`src/logic/sqc_pkg.sv`:
```
// Package for the sequence run/stop control block: register map, field
// positions, reset values, codes and timing counts.
// Assumes a 200 MHz clock and a classic Wishbone slave with 32-bit data.
package sqc_pkg;
  // Register byte addresses
  localparam logic [8:0] A_FEAT  = 9'h000;
  localparam logic [8:0] A_LOCK  = 9'h004;
  localparam logic [8:0] A_FKEY  = 9'h008;
  localparam logic [8:0] A_STAT  = 9'h00c;
  localparam logic [8:0] A_IST   = 9'h010;
  localparam logic [8:0] A_IMSK  = 9'h014;
  localparam logic [8:0] A_ECODE = 9'h018;
  localparam logic [8:0] A_EDET  = 9'h01c;
  localparam logic [8:0] A_AUTO  = 9'h020;
  localparam logic [8:0] A_TOOL  = 9'h024;
  localparam logic [8:0] A_UPAR  = 9'h100;
  localparam logic [6:0] UPAR_N  = 7'h32;
  // Reset values
  localparam logic [15:0] RST_WORD = 16'h0000;
  // Setting codes
  localparam logic [15:0] FEAT_OFF   = 16'h0000;
  localparam logic [15:0] FEAT_1     = 16'h0001;
  localparam logic [15:0] FEAT_2     = 16'h0002;
  localparam logic [15:0] FEAT_11    = 16'h000b;
  localparam logic [15:0] FEAT_12    = 16'h000c;
  localparam logic [15:0] LOCK_OFF   = 16'h0000;
  localparam logic [15:0] LOCK_ON    = 16'h0001;
  localparam logic [15:0] FKEY_MAX   = 16'h270f;
  localparam logic [15:0] FKEY_CLEAR = 16'h25e0;
  localparam logic [15:0] ERR_UNSUP  = 16'h0fa0;
  // Status register bits
  localparam int STAT_RUN   = 0;
  localparam int STAT_ERR   = 1;
  localparam int STAT_DECEL = 2;
  localparam int STAT_EN    = 3;
  // Tool register bits
  localparam int TOOL_FWD   = 0;
  localparam int TOOL_REV   = 1;
  localparam int TOOL_FORCE = 8;
  // Interrupt event bits
  localparam int EV_RUN     = 0;
  localparam int EV_STOP    = 1;
  localparam int EV_ERR     = 2;
  localparam int EV_REFUSE  = 3;
  localparam int EV_LOCKREJ = 4;
  localparam int EV_FLASH   = 5;
  localparam int EV_W       = 6;
  localparam int OUT_W      = 8;
  // Timing
  localparam int CLK_PERIOD_NS = 5;
  localparam int RES_HOLD_NS   = 100000000;
  localparam int RES_HOLD_CYC  = (RES_HOLD_NS + CLK_PERIOD_NS - 1) / CLK_PERIOD_NS;
  localparam int RES_CNT_W     = 25;
  // Program execution states
  typedef enum logic [1:0] {
    SQC_STOP = 2'b01,
    SQC_RUN  = 2'b10
  } sqc_state_t;
endpackage

```
`src/logic/sqc_upar_mem.sv`:
```
// User parameter store: fifty 16-bit words, all zero after reset.
// Assumes one access per cycle; read data appear one cycle after the address.
`timescale 1ns/10ps
`default_nettype none
module sqc_upar_mem (
  input  wire logic        clk_i,
  input  wire logic        rst_i,
  input  wire logic        ce_i,
  input  wire logic        we_i,
  input  wire logic [5:0]  addr_i,
  input  wire logic [15:0] wdata_i,
  output logic      [15:0] rdata_o
);
  typedef struct packed {
    logic [49:0][15:0] mem;
    logic [15:0]       rd;
  } sqc_mem_t;

  sqc_mem_t s_r;
  sqc_mem_t s_nxt;

  // Addresses past the last word read zero and drop writes
  always_comb
  begin
    s_nxt = s_r;
    s_nxt.rd = sqc_pkg::RST_WORD;
    if ({1'b0, addr_i} < sqc_pkg::UPAR_N)
    begin
      s_nxt.rd = s_r.mem[addr_i];
      if (we_i)
        s_nxt.mem[addr_i] = wdata_i;
    end
  end

  // Whole array resets so every parameter starts at zero
  always_ff @(posedge clk_i)
  begin
    if (rst_i)
      s_r <= '0;
    else if (ce_i)
      s_r <= s_nxt;
  end

  assign rdata_o = s_r.rd;
endmodule
`default_nettype wire

```
`src/logic/sqc_run_ctrl.sv`:
```
// Sequence program run/stop control with start lock, error capture and
// user parameter store behind a classic Wishbone slave.
// Assumes all inputs synchronous to clk_i and scan_tick_i one pulse per scan.
//
// Our own choices: the register offsets and the Wishbone register port.
`timescale 1ns/10ps
`default_nettype none
module sqc_run_ctrl #(
  parameter int RES_HOLD_CYC = sqc_pkg::RES_HOLD_CYC
) (
  input  wire logic                     clk_i,
  input  wire logic                     rst_i,
  input  wire logic                     ce_i,
  input  wire logic                     cyc_i,
  input  wire logic                     stb_i,
  input  wire logic                     we_i,
  input  wire logic [8:0]               adr_i,
  input  wire logic [31:0]              dat_i,
  input  wire logic [3:0]               sel_i,
  output logic      [31:0]              dat_o,
  output logic                          ack_o,
  output logic                          irq_o,
  input  wire logic                     scan_tick_i,
  input  wire logic                     program_run_request_i,
  input  wire logic                     forward_start_input_i,
  input  wire logic                     reverse_start_input_i,
  input  wire logic                     panel_forward_start_i,
  input  wire logic                     panel_reverse_start_i,
  input  wire logic                     drive_reset_input_i,
  input  wire logic                     motor_running_i,
  input  wire logic [sqc_pkg::OUT_W-1:0] program_out_i,
  input  wire logic                     unsupported_exec_i,
  input  wire logic [15:0]              error_detail_i,
  input  wire logic                     tool_access_req_i,
  output logic                          tool_access_refused_o,
  output logic                          program_run_o,
  output logic      [sqc_pkg::OUT_W-1:0] program_out_o,
  output logic      [sqc_pkg::OUT_W-1:0] saved_out_o,
  output logic      [1:0]               program_terminal_o,
  output logic                          forward_start_o,
  output logic                          reverse_start_o,
  output logic                          decel_stop_o,
  output logic      [15:0]              auto_operation_command_word_o,
  output logic                          error_flag_relay_o,
  output logic      [15:0]              error_code_register_o,
  output logic      [15:0]              error_detail_registers_o,
  output logic                          device_clear_o,
  output logic                          flash_clear_o
);
  typedef struct packed {
    sqc_pkg::sqc_state_t       st;
    logic [15:0]               feat;
    logic [15:0]               lock;
    logic [15:0]               fkey;
    logic [sqc_pkg::EV_W-1:0]  ist;
    logic [sqc_pkg::EV_W-1:0]  imsk;
    logic [15:0]               ecode;
    logic [15:0]               edet;
    logic                      relay;
    logic [15:0]               auto_w;
    logic [15:0]               tool;
    logic [sqc_pkg::OUT_W-1:0] pout;
    logic [sqc_pkg::OUT_W-1:0] psave;
    logic                      fwd;
    logic                      rev;
    logic                      decel;
    logic [15:0]               aout;
    logic [sqc_pkg::RES_CNT_W-1:0] rcnt;
    logic                      rheld;
    logic                      clr;
    logic                      flash;
    logic                      ack;
    logic                      upsel;
    logic [31:0]               rdat;
  } sqc_regs_t;

  sqc_regs_t s_r;
  sqc_regs_t s_nxt;

  logic [15:0] up_rdata;
  logic [8:0]  up_off;
  logic        up_hit;
  logic        req;
  logic        wr;
  logic        run_now;
  logic        start_ok;
  logic [15:0] wv;

  localparam logic [sqc_pkg::RES_CNT_W-1:0] HOLD_LAST = sqc_pkg::RES_CNT_W'(RES_HOLD_CYC - 1);

  // Byte-lane merge of a 16-bit register
  function automatic logic [15:0] lane_merge(input logic [15:0] old, input logic [15:0] nw,
                                             input logic [1:0] sel);
    lane_merge = {sel[1] ? nw[15:8] : old[15:8], sel[0] ? nw[7:0] : old[7:0]};
  endfunction

  // Legal program feature codes
  function automatic logic feat_legal(input logic [15:0] v);
    feat_legal = (v == sqc_pkg::FEAT_OFF) || (v == sqc_pkg::FEAT_1) || (v == sqc_pkg::FEAT_2) ||
                 (v == sqc_pkg::FEAT_11) || (v == sqc_pkg::FEAT_12);
  endfunction

  // Bus request decode; ack doubles as a one-cycle busy so each request is taken once
  assign req    = cyc_i && stb_i && !s_r.ack;
  assign wr     = req && we_i;
  assign up_off = adr_i - sqc_pkg::A_UPAR;
  assign up_hit = (adr_i >= sqc_pkg::A_UPAR) && ({2'b00, up_off[8:2]} < {2'b00, sqc_pkg::UPAR_N});
  assign wv     = lane_merge(16'h0000, dat_i[15:0], sel_i[1:0]);
  assign run_now = (s_r.st == sqc_pkg::SQC_RUN);
  // Lock at one opens the start gate only during program run
  assign start_ok = (s_r.lock == sqc_pkg::LOCK_ON) ? run_now : 1'b1;

  sqc_upar_mem u_upar (
    .clk_i   (clk_i),
    .rst_i   (rst_i),
    .ce_i    (ce_i),
    .we_i    (wr && up_hit && (sel_i[1:0] == 2'b11)),
    .addr_i  (up_off[7:2]),
    .wdata_i (dat_i[15:0]),
    .rdata_o (up_rdata)
  );

  // Next-state logic for the whole block
  always_comb
  begin
    s_nxt = s_r;
    s_nxt.ack = req;
    s_nxt.clr = 1'b0;
    s_nxt.flash = 1'b0;
    // Clear first so an event in the same cycle still sets its bit
    if (wr && (adr_i == sqc_pkg::A_IST))
      s_nxt.ist = s_r.ist & ~wv[sqc_pkg::EV_W-1:0];
    // Run state follows the request only at scan boundaries
    if (s_r.feat == sqc_pkg::FEAT_OFF)
      s_nxt.st = sqc_pkg::SQC_STOP;
    else if (scan_tick_i)
      s_nxt.st = program_run_request_i ? sqc_pkg::SQC_RUN : sqc_pkg::SQC_STOP;
    // Outputs track the program in run; on stop they are saved and forced off
    case (s_r.st)
      sqc_pkg::SQC_RUN:
      begin
        if (s_nxt.st == sqc_pkg::SQC_STOP)
        begin
          s_nxt.psave = s_r.pout;
          s_nxt.pout = '0;
          s_nxt.ist[sqc_pkg::EV_STOP] = 1'b1;
          if ((s_r.lock == sqc_pkg::LOCK_ON) && motor_running_i)
            s_nxt.decel = 1'b1;
        end
        else
          s_nxt.pout = program_out_i;
      end
      sqc_pkg::SQC_STOP:
      begin
        s_nxt.pout = '0;
        if (s_nxt.st == sqc_pkg::SQC_RUN)
          s_nxt.ist[sqc_pkg::EV_RUN] = 1'b1;
      end
      default:
        s_nxt.st = sqc_pkg::SQC_STOP;
    endcase
    if (!motor_running_i)
      s_nxt.decel = 1'b0;
    // Terminal and panel starts share one gate; tool mirrors never reach it
    s_nxt.fwd = (forward_start_input_i || panel_forward_start_i) && start_ok && !s_nxt.decel;
    s_nxt.rev = (reverse_start_input_i || panel_reverse_start_i) && start_ok && !s_nxt.decel;
    // Automatic command word is cut on stop only under the lock
    s_nxt.aout = (run_now || (s_r.lock != sqc_pkg::LOCK_ON)) ? s_r.auto_w : sqc_pkg::RST_WORD;
    // Unsupported instruction capture; other devices are left untouched
    if (unsupported_exec_i && run_now)
    begin
      s_nxt.ecode = sqc_pkg::ERR_UNSUP;
      s_nxt.edet = error_detail_i;
      s_nxt.relay = 1'b1;
      s_nxt.ist[sqc_pkg::EV_ERR] = 1'b1;
    end
    if (tool_access_req_i && run_now)
      s_nxt.ist[sqc_pkg::EV_REFUSE] = 1'b1;
    // Long drive reset press, then release, clears retained device data
    if (drive_reset_input_i)
    begin
      if (s_r.rcnt != HOLD_LAST)
        s_nxt.rcnt = s_r.rcnt + 1'b1;
      else
        s_nxt.rheld = 1'b1;
    end
    else
    begin
      s_nxt.rcnt = '0;
      s_nxt.rheld = 1'b0;
      if (s_r.rheld)
      begin
        s_nxt.clr = 1'b1;
        s_nxt.psave = '0;
        s_nxt.relay = 1'b0;
        s_nxt.ecode = sqc_pkg::RST_WORD;
        s_nxt.edet = sqc_pkg::RST_WORD;
      end
    end
    // Register writes
    if (wr)
    begin
      case (adr_i)
        sqc_pkg::A_FEAT:
          if (feat_legal(lane_merge(s_r.feat, dat_i[15:0], sel_i[1:0])))
            s_nxt.feat = lane_merge(s_r.feat, dat_i[15:0], sel_i[1:0]);
        sqc_pkg::A_LOCK:
          if (motor_running_i || (lane_merge(s_r.lock, dat_i[15:0], sel_i[1:0]) > sqc_pkg::LOCK_ON))
            s_nxt.ist[sqc_pkg::EV_LOCKREJ] = 1'b1;
          else
            s_nxt.lock = lane_merge(s_r.lock, dat_i[15:0], sel_i[1:0]);
        sqc_pkg::A_FKEY:
          if (lane_merge(s_r.fkey, dat_i[15:0], sel_i[1:0]) <= sqc_pkg::FKEY_MAX)
          begin
            s_nxt.fkey = lane_merge(s_r.fkey, dat_i[15:0], sel_i[1:0]);
            if (s_nxt.fkey == sqc_pkg::FKEY_CLEAR)
            begin
              s_nxt.flash = 1'b1;
              s_nxt.ist[sqc_pkg::EV_FLASH] = 1'b1;
            end
          end
        sqc_pkg::A_IMSK:
          s_nxt.imsk = sel_i[0] ? dat_i[sqc_pkg::EV_W-1:0] : s_r.imsk; // All mask bits sit in the low lane
        sqc_pkg::A_AUTO:
          s_nxt.auto_w = lane_merge(s_r.auto_w, dat_i[15:0], sel_i[1:0]);
        sqc_pkg::A_TOOL:
          s_nxt.tool = lane_merge(s_r.tool, dat_i[15:0], sel_i[1:0]);
        default:
          s_nxt.tool = s_nxt.tool;
      endcase
    end
    // Read data registered with ack; unmapped addresses read zero
    s_nxt.upsel = req && up_hit;
    s_nxt.rdat = 32'h0000_0000;
    if (req && !we_i)
    begin
      case (adr_i)
        sqc_pkg::A_FEAT:  s_nxt.rdat[15:0] = s_r.feat;
        sqc_pkg::A_LOCK:  s_nxt.rdat[15:0] = s_r.lock;
        sqc_pkg::A_FKEY:  s_nxt.rdat[15:0] = s_r.fkey;
        sqc_pkg::A_STAT:
        begin
          s_nxt.rdat[sqc_pkg::STAT_RUN] = run_now;
          s_nxt.rdat[sqc_pkg::STAT_ERR] = s_r.relay;
          s_nxt.rdat[sqc_pkg::STAT_DECEL] = s_r.decel;
          s_nxt.rdat[sqc_pkg::STAT_EN] = (s_r.feat != sqc_pkg::FEAT_OFF);
        end
        sqc_pkg::A_IST:   s_nxt.rdat[sqc_pkg::EV_W-1:0] = s_r.ist;
        sqc_pkg::A_IMSK:  s_nxt.rdat[sqc_pkg::EV_W-1:0] = s_r.imsk;
        sqc_pkg::A_ECODE: s_nxt.rdat[15:0] = s_r.ecode;
        sqc_pkg::A_EDET:  s_nxt.rdat[15:0] = s_r.edet;
        sqc_pkg::A_AUTO:  s_nxt.rdat[15:0] = s_r.auto_w;
        sqc_pkg::A_TOOL:  s_nxt.rdat[15:0] = s_r.tool;
        default:          s_nxt.rdat = 32'h0000_0000;
      endcase
    end
  end

  // State register; clock enable freezes everything
  always_ff @(posedge clk_i)
  begin
    if (rst_i)
    begin
      s_r <= '0;
      s_r.st <= sqc_pkg::SQC_STOP;
    end
    else if (ce_i)
      s_r <= s_nxt;
  end

  // Output drive
  assign ack_o = s_r.ack;
  assign dat_o = s_r.upsel ? {16'h0000, up_rdata} : s_r.rdat;
  assign irq_o = |(s_r.ist & s_r.imsk);
  assign tool_access_refused_o = tool_access_req_i && run_now;
  assign program_run_o = run_now;
  assign program_out_o = s_r.pout;
  assign saved_out_o = s_r.psave;
  // Tool force changes only what the program sees
  assign program_terminal_o = s_r.tool[sqc_pkg::TOOL_FORCE] ?
                              {s_r.tool[sqc_pkg::TOOL_REV], s_r.tool[sqc_pkg::TOOL_FWD]} :
                              {reverse_start_input_i, forward_start_input_i};
  assign forward_start_o = s_r.fwd;
  assign reverse_start_o = s_r.rev;
  assign decel_stop_o = s_r.decel;
  assign auto_operation_command_word_o = s_r.aout;
  assign error_flag_relay_o = s_r.relay;
  assign error_code_register_o = s_r.ecode;
  assign error_detail_registers_o = s_r.edet;
  assign device_clear_o = s_r.clr;
  assign flash_clear_o = s_r.flash;
endmodule
`default_nettype wire

```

◇ ◇ ◇

_TRY IT_: Some lines in the material contain "rheld". Show all of them.

_TASK ANSWER_:
    logic                      rheld;
        s_nxt.rheld = 1'b1;
      s_nxt.rheld = 1'b0;
      if (s_r.rheld)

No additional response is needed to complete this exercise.